Lines where the string "constraint" appears are to be copied from the entries below.
[[ Recorded information open ]]
==> config.mk <==
export PLATFORM = sky130hd
export DESIGN_NAME = data_ctrl
export DESIGN_NICKNAME = d
export VERILOG_FILES = /design/src/logic/cache_geom_pkg.sv /design/src/logic/cache_op_pkg.sv /design/src/logic/data_ctrl.sv
export SDC_FILE = /design/constraint.sdc
export NUM_CORES = 1
export LEC_CHECK = 0
export ABC_AREA = 1
export ABC_CLOCK_PERIOD_IN_PS = 1800
export BUFFER_PORTS_ARGS = -buffer_cell sky130_fd_sc_hd__buf_4
export CORE_AREA = 2 2 118 120
export DETAILED_ROUTE_END_ITERATION = 6
export DIE_AREA = 0 0 120 122
export PLACE_DENSITY_LB_ADDON = 0.1
export SKIP_CTS_REPAIR_TIMING = 1
export SYNTH_ARGS = -nofsm -noshare
export SYNTH_HDL_FRONTEND = slang
export SYNTH_SLANG_ARGS = --single-unit
==> constraint.sdc <==
create_clock -name clk_i -period 1.8 [get_ports clk_i]
set_input_delay 0.09 -clock clk_i [delete_from_list [all_inputs] [get_ports clk_i]]
set_output_delay 0.09 -clock clk_i [all_outputs]
set_load 0.05 [all_outputs]
==> src/logic/cache_geom_pkg.sv <==
// Fixed geometry of 16 sets x 4 ways x 4 words; changing it means rebuilding every block
package cache_geom_pkg;

    localparam int unsigned N_SETS     = 16;
    localparam int unsigned N_WAYS     = 4;
    localparam int unsigned LINE_WORDS = 4;
    localparam int unsigned WORD_BITS  = 32;
    localparam int unsigned TAG_BITS   = 8;

    typedef logic [$clog2(N_SETS)-1:0]     set_t;
    typedef logic [TAG_BITS-1:0]           tag_t;
    typedef logic [$clog2(LINE_WORDS)-1:0] word_idx_t;
    typedef logic [N_WAYS-1:0]             way_vec_t;
    typedef logic [WORD_BITS-1:0]          word_t;
    typedef logic [WORD_BITS/8-1:0]        be_t;

    // Flat index into a per-way data RAM, set in the upper bits
    typedef logic [$clog2(N_SETS*LINE_WORDS)-1:0] data_addr_t;

    // One directory entry; valid bits live in flops, not in the RAM
    typedef struct packed {
        tag_t tag;
    } dir_entry_t;

endpackage

==> src/logic/cache_op_pkg.sv <==
// Operation selects only; encodings are internal and never leave the design
package cache_op_pkg;

    typedef enum logic {
        INIT_SWEEP,
        INIT_DONE
    } init_state_e;

    typedef enum logic [1:0] {
        DIR_IDLE,
        DIR_INIT,
        DIR_MATCH,
        DIR_REFILL
    } dir_op_e;

    typedef enum logic [1:0] {
        DATA_IDLE,
        DATA_READ,
        DATA_WRITE,
        DATA_REFILL
    } data_op_e;

endpackage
[[ Recorded information closed ]]
Result of this exercise ▸
export SDC_FILE = /design/constraint.sdc
==> constraint.sdc <==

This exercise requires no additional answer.